> [MATERIAL FOR THE TASK]

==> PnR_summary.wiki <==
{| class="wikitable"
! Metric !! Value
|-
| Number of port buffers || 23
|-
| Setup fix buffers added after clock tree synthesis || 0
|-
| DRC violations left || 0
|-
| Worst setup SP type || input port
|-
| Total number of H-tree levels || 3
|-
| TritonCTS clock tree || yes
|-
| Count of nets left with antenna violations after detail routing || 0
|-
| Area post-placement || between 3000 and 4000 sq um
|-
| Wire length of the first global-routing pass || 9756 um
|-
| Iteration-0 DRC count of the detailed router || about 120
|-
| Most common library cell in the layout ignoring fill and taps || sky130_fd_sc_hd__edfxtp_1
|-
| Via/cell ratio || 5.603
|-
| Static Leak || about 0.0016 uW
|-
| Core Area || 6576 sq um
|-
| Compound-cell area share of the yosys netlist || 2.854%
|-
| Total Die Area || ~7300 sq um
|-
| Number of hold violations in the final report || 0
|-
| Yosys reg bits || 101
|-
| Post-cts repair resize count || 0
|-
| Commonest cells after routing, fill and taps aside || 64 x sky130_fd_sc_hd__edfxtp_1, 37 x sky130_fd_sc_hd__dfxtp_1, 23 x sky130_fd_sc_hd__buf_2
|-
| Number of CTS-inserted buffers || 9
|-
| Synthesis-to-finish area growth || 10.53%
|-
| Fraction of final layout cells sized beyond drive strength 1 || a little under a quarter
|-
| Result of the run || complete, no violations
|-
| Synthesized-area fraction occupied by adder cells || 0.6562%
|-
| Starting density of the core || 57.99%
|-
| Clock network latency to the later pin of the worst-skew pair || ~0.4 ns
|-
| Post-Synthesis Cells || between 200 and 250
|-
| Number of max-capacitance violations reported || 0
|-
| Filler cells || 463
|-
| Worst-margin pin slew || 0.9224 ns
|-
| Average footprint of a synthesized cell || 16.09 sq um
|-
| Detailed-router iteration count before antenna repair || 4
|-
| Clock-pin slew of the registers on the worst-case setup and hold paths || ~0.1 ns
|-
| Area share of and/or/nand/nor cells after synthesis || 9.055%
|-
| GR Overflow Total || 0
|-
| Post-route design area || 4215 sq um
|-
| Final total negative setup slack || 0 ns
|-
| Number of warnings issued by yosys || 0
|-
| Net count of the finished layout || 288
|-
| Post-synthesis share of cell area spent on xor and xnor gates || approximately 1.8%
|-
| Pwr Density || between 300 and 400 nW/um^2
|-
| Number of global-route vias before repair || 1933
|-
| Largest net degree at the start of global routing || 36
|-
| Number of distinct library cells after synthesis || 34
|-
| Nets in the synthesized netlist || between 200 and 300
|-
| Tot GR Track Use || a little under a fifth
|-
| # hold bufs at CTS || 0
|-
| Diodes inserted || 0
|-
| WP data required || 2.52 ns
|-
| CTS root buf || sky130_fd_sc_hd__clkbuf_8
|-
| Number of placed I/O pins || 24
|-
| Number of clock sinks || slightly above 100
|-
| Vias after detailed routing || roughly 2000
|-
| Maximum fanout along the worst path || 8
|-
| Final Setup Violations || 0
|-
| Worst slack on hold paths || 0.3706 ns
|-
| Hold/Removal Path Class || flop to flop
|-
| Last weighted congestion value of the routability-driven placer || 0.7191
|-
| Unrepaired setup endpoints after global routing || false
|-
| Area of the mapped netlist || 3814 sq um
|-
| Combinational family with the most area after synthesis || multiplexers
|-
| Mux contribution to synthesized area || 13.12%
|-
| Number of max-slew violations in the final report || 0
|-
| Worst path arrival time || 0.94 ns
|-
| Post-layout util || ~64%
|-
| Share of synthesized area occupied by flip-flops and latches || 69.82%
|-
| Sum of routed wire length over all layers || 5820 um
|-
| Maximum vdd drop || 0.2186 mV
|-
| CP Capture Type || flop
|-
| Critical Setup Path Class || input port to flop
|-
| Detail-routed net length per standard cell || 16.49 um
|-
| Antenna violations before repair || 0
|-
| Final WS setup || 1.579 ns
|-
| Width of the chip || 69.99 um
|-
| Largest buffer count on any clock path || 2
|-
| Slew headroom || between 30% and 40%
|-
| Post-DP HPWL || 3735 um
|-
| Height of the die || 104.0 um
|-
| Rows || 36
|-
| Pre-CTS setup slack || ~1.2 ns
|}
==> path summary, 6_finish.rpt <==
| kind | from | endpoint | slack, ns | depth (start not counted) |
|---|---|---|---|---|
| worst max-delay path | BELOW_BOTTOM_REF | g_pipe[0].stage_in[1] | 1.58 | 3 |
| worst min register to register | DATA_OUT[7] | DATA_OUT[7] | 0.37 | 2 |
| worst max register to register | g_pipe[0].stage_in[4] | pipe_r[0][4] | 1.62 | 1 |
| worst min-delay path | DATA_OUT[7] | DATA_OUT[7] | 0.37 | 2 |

> [WHAT TO WORK ON] Give back the data exactly, with no line dropped.

> [TASK RESULT]
==> PnR_summary.wiki <==
{| class="wikitable"
! Metric !! Value
|-
| Number of port buffers || 23
|-
| Setup fix buffers added after clock tree synthesis || 0
|-
| DRC violations left || 0
|-
| Worst setup SP type || input port
|-
| Total number of H-tree levels || 3
|-
| TritonCTS clock tree || yes
|-
| Count of nets left with antenna violations after detail routing || 0
|-
| Area post-placement || between 3000 and 4000 sq um
|-
| Wire length of the first global-routing pass || 9756 um
|-
| Iteration-0 DRC count of the detailed router || about 120
|-
| Most common library cell in the layout ignoring fill and taps || sky130_fd_sc_hd__edfxtp_1
|-
| Via/cell ratio || 5.603
|-
| Static Leak || about 0.0016 uW
|-
| Core Area || 6576 sq um
|-
| Compound-cell area share of the yosys netlist || 2.854%
|-
| Total Die Area || ~7300 sq um
|-
| Number of hold violations in the final report || 0
|-
| Yosys reg bits || 101
|-
| Post-cts repair resize count || 0
|-
| Commonest cells after routing, fill and taps aside || 64 x sky130_fd_sc_hd__edfxtp_1, 37 x sky130_fd_sc_hd__dfxtp_1, 23 x sky130_fd_sc_hd__buf_2
|-
| Number of CTS-inserted buffers || 9
|-
| Synthesis-to-finish area growth || 10.53%
|-
| Fraction of final layout cells sized beyond drive strength 1 || a little under a quarter
|-
| Result of the run || complete, no violations
|-
| Synthesized-area fraction occupied by adder cells || 0.6562%
|-
| Starting density of the core || 57.99%
|-
| Clock network latency to the later pin of the worst-skew pair || ~0.4 ns
|-
| Post-Synthesis Cells || between 200 and 250
|-
| Number of max-capacitance violations reported || 0
|-
| Filler cells || 463
|-
| Worst-margin pin slew || 0.9224 ns
|-
| Average footprint of a synthesized cell || 16.09 sq um
|-
| Detailed-router iteration count before antenna repair || 4
|-
| Clock-pin slew of the registers on the worst-case setup and hold paths || ~0.1 ns
|-
| Area share of and/or/nand/nor cells after synthesis || 9.055%
|-
| GR Overflow Total || 0
|-
| Post-route design area || 4215 sq um
|-
| Final total negative setup slack || 0 ns
|-
| Number of warnings issued by yosys || 0
|-
| Net count of the finished layout || 288
|-
| Post-synthesis share of cell area spent on xor and xnor gates || approximately 1.8%
|-
| Pwr Density || between 300 and 400 nW/um^2
|-
| Number of global-route vias before repair || 1933
|-
| Largest net degree at the start of global routing || 36
|-
| Number of distinct library cells after synthesis || 34
|-
| Nets in the synthesized netlist || between 200 and 300
|-
| Tot GR Track Use || a little under a fifth
|-
| # hold bufs at CTS || 0
|-
| Diodes inserted || 0
|-
| WP data required || 2.52 ns
|-
| CTS root buf || sky130_fd_sc_hd__clkbuf_8
|-
| Number of placed I/O pins || 24
|-
| Number of clock sinks || slightly above 100
|-
| Vias after detailed routing || roughly 2000
|-
| Maximum fanout along the worst path || 8
|-
| Final Setup Violations || 0
|-
| Worst slack on hold paths || 0.3706 ns
|-
| Hold/Removal Path Class || flop to flop
|-
| Last weighted congestion value of the routability-driven placer || 0.7191
|-
| Unrepaired setup endpoints after global routing || false
|-
| Area of the mapped netlist || 3814 sq um
|-
| Combinational family with the most area after synthesis || multiplexers
|-
| Mux contribution to synthesized area || 13.12%
|-
| Number of max-slew violations in the final report || 0
|-
| Worst path arrival time || 0.94 ns
|-
| Post-layout util || ~64%
|-
| Share of synthesized area occupied by flip-flops and latches || 69.82%
|-
| Sum of routed wire length over all layers || 5820 um
|-
| Maximum vdd drop || 0.2186 mV
|-
| CP Capture Type || flop
|-
| Critical Setup Path Class || input port to flop
|-
| Detail-routed net length per standard cell || 16.49 um
|-
| Antenna violations before repair || 0
|-
| Final WS setup || 1.579 ns
|-
| Width of the chip || 69.99 um
|-
| Largest buffer count on any clock path || 2
|-
| Slew headroom || between 30% and 40%
|-
| Post-DP HPWL || 3735 um
|-
| Height of the die || 104.0 um
|-
| Rows || 36
|-
| Pre-CTS setup slack || ~1.2 ns
|}
==> path summary, 6_finish.rpt <==
| kind | from | endpoint | slack, ns | depth (start not counted) |
|---|---|---|---|---|
| worst max-delay path | BELOW_BOTTOM_REF | g_pipe[0].stage_in[1] | 1.58 | 3 |
| worst min register to register | DATA_OUT[7] | DATA_OUT[7] | 0.37 | 2 |
| worst max register to register | g_pipe[0].stage_in[4] | pipe_r[0][4] | 1.62 | 1 |
| worst min-delay path | DATA_OUT[7] | DATA_OUT[7] | 0.37 | 2 |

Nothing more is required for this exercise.